Chris Carosa, Starting An IRA For Your Child

With Chris Carosa, President of Carosa Stanton Asset Management, Author of From Cradle to Retirement: The Child IRA, and Forbes contributor

Steve spoke with Chris Carosa, president of Carosa Stanton Asset Management, author of From Cradle to Retirement: The Child IRA, and a Forbes contributor. Chris talked about how early an IRA can be started by parents for their children, a new book that he’s working on, and a website that ties it all together.

Start Your Child’s Retirement Savings Early

There’s no lower age limit on IRAs, so, you can literally start one for your child as soon as they begin earning an income. Contrary to popular belief, this can start pretty early—like three-months-old early. If you’ve ever seen a diaper commercial or print ad, the babies aren’t working for free. They earn an income that the parent guards. Why not put it into an IRA? The only “catch” is that your child does need to be earning an income every year that IRA contributions are made. Fortunately, there are creative ways, like modeling work, to handle that. You can get more ideas at Chris’s website.

Getting Into The Numbers

So, what’s the advantage of starting an IRA for your child when they’re very young? Let’s find out by taking a look at the numbers.
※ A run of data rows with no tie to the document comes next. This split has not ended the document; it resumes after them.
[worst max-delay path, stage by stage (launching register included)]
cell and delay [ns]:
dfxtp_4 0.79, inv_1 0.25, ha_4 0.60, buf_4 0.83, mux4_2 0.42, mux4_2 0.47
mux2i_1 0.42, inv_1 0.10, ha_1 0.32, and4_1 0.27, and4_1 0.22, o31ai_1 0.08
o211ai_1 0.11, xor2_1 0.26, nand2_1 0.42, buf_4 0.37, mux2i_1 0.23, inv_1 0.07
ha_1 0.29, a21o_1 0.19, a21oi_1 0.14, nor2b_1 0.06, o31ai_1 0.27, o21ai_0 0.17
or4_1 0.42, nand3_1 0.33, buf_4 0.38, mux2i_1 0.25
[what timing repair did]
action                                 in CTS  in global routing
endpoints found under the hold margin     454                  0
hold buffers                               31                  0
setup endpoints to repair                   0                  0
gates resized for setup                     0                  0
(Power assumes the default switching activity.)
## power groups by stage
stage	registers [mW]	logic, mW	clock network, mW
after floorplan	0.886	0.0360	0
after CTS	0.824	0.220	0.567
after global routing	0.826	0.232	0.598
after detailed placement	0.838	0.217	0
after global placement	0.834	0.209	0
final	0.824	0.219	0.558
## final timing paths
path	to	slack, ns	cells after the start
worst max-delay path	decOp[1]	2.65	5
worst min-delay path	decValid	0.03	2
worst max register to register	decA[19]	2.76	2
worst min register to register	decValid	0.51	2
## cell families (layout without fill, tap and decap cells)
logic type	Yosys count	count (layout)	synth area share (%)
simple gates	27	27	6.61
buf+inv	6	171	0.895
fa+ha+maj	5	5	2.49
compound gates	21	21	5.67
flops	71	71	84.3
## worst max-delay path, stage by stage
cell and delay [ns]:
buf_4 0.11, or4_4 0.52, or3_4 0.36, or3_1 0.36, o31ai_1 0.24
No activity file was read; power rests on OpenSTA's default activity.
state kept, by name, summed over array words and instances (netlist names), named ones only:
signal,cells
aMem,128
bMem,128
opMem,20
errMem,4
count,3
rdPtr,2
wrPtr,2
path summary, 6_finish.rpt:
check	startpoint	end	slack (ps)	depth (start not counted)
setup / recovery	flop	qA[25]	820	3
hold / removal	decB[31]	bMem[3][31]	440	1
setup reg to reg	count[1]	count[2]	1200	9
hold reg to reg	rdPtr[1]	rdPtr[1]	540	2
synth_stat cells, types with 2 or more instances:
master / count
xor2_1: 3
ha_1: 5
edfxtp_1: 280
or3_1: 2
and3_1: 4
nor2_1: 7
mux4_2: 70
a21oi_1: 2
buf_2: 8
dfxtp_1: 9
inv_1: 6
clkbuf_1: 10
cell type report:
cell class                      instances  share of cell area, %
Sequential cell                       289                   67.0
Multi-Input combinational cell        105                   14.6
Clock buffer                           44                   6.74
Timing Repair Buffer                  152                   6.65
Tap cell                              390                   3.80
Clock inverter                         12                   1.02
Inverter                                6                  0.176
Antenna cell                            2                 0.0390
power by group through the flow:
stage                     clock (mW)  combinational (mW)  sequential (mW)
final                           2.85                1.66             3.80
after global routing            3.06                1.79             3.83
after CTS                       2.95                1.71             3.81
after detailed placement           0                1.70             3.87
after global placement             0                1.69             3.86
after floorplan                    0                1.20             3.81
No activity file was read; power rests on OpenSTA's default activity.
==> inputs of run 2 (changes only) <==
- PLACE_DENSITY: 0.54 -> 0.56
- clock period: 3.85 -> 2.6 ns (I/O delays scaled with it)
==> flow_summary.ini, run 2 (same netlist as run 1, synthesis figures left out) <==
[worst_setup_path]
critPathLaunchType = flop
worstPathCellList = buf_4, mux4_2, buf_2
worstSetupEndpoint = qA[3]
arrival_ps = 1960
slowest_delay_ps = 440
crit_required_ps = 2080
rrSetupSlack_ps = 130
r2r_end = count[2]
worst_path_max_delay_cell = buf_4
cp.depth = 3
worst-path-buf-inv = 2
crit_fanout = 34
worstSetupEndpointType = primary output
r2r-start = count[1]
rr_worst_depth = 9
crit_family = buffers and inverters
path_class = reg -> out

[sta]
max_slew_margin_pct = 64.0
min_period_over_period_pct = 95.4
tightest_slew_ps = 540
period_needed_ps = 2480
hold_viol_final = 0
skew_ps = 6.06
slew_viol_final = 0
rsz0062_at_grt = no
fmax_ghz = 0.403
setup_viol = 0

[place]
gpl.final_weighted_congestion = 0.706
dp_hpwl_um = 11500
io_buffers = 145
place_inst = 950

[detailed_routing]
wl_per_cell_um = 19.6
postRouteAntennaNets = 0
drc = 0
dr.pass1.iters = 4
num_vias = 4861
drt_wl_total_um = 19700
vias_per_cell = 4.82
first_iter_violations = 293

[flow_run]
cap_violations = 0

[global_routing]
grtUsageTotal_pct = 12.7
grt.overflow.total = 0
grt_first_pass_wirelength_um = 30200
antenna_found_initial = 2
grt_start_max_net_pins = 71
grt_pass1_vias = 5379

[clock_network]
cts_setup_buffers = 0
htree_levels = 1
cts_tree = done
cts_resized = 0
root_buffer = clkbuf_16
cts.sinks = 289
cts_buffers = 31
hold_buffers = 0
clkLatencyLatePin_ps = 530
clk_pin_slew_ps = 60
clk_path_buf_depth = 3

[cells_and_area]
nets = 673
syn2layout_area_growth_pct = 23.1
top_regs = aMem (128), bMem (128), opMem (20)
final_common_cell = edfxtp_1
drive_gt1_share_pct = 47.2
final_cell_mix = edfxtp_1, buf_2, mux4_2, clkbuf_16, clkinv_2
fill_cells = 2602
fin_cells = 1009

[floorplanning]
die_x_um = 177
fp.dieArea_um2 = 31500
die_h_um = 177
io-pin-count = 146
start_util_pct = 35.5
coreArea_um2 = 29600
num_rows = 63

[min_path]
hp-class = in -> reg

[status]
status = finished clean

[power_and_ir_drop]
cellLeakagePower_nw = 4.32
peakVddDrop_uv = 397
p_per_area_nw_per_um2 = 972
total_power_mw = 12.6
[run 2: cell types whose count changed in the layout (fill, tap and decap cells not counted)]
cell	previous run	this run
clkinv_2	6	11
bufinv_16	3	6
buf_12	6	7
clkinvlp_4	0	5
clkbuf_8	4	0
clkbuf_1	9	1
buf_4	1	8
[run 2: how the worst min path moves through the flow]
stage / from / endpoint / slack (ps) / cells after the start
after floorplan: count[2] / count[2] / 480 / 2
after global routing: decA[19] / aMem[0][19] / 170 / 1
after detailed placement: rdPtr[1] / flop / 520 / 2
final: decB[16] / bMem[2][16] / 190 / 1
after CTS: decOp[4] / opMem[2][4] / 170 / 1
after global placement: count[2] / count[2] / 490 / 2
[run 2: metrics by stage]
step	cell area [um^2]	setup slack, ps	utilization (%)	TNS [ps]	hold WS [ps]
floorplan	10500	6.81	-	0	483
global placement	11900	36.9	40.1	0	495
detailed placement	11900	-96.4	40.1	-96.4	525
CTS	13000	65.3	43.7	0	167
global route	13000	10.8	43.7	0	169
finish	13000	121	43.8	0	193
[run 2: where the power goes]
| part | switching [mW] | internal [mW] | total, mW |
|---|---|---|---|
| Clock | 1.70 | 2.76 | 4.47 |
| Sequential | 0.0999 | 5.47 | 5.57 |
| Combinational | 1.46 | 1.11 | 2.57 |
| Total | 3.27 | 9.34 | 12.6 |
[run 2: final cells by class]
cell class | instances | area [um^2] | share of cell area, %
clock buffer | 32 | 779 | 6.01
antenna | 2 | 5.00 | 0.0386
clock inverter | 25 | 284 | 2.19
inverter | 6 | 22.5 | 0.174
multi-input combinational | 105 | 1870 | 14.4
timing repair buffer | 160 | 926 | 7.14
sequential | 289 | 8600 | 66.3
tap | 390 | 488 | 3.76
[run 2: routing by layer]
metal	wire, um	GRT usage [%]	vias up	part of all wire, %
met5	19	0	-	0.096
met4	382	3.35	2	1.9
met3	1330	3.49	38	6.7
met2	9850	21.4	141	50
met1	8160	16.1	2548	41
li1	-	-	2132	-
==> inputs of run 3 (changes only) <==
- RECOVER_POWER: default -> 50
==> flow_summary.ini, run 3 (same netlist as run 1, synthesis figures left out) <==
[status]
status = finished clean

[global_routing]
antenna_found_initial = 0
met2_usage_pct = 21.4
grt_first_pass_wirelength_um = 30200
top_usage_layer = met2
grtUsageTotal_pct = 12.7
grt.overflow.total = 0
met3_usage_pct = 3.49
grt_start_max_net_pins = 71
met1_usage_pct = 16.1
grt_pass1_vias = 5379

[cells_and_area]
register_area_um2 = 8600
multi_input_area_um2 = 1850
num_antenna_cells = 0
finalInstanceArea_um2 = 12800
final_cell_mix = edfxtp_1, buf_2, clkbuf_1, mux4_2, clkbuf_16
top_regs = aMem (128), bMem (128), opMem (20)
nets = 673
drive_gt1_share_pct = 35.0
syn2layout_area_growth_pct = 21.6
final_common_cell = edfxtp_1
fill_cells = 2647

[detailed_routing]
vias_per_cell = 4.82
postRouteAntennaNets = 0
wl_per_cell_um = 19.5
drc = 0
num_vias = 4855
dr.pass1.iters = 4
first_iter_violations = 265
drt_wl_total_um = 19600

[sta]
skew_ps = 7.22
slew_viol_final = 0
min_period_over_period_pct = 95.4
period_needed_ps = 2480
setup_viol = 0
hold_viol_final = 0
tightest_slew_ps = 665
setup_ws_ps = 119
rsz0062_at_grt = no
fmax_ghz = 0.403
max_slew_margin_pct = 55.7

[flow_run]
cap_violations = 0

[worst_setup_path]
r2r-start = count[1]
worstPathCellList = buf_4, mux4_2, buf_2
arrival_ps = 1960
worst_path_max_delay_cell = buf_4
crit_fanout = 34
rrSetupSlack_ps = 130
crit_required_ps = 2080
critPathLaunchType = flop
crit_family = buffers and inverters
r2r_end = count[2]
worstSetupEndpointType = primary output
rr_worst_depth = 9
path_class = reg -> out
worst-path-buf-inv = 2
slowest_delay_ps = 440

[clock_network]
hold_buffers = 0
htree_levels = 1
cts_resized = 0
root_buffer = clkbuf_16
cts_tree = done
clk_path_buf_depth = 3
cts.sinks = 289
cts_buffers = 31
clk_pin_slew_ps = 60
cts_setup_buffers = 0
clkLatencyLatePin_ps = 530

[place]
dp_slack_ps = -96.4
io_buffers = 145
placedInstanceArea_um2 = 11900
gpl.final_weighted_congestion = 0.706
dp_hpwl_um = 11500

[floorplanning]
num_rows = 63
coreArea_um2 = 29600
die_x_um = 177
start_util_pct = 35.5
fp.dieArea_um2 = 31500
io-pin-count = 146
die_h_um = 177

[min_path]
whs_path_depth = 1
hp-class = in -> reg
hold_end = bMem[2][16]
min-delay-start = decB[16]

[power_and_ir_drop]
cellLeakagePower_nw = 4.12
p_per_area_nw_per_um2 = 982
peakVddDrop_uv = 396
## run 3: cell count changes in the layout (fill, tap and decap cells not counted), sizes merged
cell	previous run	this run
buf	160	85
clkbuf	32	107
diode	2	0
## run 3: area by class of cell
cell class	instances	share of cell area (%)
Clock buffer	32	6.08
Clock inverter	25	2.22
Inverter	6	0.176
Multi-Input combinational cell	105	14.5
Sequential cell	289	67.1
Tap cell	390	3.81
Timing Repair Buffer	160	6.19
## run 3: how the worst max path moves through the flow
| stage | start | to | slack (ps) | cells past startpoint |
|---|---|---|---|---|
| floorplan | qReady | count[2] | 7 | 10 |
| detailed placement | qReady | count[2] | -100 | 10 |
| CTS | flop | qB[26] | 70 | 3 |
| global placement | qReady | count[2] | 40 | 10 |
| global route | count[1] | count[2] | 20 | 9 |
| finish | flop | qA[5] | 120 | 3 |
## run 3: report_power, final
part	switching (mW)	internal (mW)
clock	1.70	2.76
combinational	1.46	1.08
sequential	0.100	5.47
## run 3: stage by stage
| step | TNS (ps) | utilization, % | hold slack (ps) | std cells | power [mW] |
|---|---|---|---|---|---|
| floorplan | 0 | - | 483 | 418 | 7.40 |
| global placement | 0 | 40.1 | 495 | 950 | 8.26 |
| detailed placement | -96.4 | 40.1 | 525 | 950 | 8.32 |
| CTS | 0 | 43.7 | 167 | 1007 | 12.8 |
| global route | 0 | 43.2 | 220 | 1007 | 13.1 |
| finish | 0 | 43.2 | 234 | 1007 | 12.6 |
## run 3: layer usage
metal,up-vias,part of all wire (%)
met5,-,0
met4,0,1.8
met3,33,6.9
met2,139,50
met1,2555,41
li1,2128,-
[config.mk]
export PLATFORM = sky130hd
export DESIGN_NAME = axil_apb_top
export DESIGN_NICKNAME = d
export VERILOG_FILES = /design/src/hdl/axil_apb_pkg.sv /design/src/hdl/rr_arb2.sv /design/src/hdl/apb_fsm.sv /design/src/hdl/apb_wait_timer.sv /design/src/hdl/apb_xfer_capture.sv /design/src/hdl/apb_reg_target.sv /design/src/hdl/axil_apb_top.sv
export VERILOG_INCLUDE_DIRS = /design/src /design/src/include
export SDC_FILE = /design/constraint.sdc
export NUM_CORES = 1
export LEC_CHECK = 0
export BUFFER_PORTS_ARGS = -buffer_cell sky130_fd_sc_hd__buf_2
export CORE_MARGIN = 3
export CORE_UTILIZATION = 40
export DETAILED_ROUTE_END_ITERATION = 10
export GPL_TIMING_DRIVEN = 0
export HOLD_SLACK_MARGIN = 0.05
export PLACE_DENSITY = 0.57
export SLEW_MARGIN = 10
export SYNTH_ARGS = -nofsm -noshare
export SYNTH_HDL_FRONTEND = slang
export SYNTH_SLANG_ARGS = --single-unit
[constraint.sdc]
create_clock -name clk -period 4.3 [get_ports clk]
set_clock_uncertainty 0.15 [all_clocks]
set_input_delay 0.86 -clock clk [delete_from_list [all_inputs] [get_ports clk]]
set_output_delay 0.86 -clock clk [all_outputs]
set_load 0.02 [all_outputs]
If you start an IRA for your child when they’re three-months-old and you’re able to put away, for example, $1,000 per year for 19 years, you can make your child a millionaire by the time they’re 70. That’s assuming their IRA earns about 8% annual interest, which is actually 2-3% below the current average. At that rate, your child would have a retirement account worth approximately $2.25 million at age 70. That’s the miracle of compounding.
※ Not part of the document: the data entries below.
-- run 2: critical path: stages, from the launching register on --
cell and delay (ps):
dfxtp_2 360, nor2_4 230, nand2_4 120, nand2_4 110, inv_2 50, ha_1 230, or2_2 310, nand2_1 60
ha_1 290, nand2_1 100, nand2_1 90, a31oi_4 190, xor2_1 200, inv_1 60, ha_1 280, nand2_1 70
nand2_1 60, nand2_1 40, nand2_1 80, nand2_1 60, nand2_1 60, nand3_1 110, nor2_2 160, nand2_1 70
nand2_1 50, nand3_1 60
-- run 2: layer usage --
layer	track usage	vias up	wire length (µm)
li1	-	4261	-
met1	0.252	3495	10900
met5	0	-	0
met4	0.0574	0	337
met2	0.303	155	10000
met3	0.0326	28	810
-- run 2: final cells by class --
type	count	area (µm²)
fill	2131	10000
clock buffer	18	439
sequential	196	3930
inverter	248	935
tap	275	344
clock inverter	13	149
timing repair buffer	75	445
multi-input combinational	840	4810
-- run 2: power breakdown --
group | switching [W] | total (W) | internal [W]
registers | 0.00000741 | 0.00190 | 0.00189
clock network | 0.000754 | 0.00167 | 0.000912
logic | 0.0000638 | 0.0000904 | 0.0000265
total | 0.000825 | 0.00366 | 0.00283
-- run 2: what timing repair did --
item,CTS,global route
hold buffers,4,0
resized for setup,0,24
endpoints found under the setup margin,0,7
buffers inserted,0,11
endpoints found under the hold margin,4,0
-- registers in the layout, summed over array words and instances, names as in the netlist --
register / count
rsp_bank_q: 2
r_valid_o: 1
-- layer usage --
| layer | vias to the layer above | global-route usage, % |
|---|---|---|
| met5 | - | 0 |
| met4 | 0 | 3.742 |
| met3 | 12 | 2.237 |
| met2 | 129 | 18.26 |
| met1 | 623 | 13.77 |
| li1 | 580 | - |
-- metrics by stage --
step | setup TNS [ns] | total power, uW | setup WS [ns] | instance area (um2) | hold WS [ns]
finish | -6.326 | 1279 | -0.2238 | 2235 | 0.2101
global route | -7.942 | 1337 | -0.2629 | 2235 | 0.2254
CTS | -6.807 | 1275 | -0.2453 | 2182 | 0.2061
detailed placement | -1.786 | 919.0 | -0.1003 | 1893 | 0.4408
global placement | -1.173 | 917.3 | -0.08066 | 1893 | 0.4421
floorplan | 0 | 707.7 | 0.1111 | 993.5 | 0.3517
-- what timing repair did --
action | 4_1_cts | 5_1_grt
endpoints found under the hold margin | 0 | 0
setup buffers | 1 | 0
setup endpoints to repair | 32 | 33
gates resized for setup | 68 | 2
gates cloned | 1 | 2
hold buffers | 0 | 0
New Book And IRAs For Teens

In Chris’ new book, Parents Guide to Turning Your Teenager into a Millionaire, he discusses the same format used for a teen, starting an IRA for them at 13 and then stopping contributions at age 18. The primary difference is allowing for a maximum contribution per year, which is around $6,000. Making maximum annual contributions is more feasible because the child is older and more capable of earning income on their own. Making the maximum yearly contribution, they can put $36,000 into an IRA in just six years. What will that $36,000 (assuming 8% average annual returns) look like when they’re ready to retire? At the age of 70, your child will be able to retire with about $2.5 million. That’s not a bad return for just six years of saving.

You can learn about all Chris and his practice at https://carosastanton.com/. You can also see his current book, find out when his latest book drops, and learn all about setting up an IRA for your child at childira.com.

Disclosure: The opinions expressed are those of the interviewee and not necessarily United Capital.  Interviewee is not a representative of United Capital. Investing involves risk and investors should carefully consider their own investment objectives and never rely on any single chart, graph or marketing piece to make decisions.  Content provided is intended for informational purposes only, is not a recommendation to buy or sell any securities, and should not be considered tax, legal, investment advice. Please contact your tax, legal, financial professional with questions about your specific needs and circumstances.  The information contained herein was obtained from sources believed to be reliable, however their accuracy and completeness cannot be guaranteed. All data are driven from publicly available information and has not been independently verified by United Capital.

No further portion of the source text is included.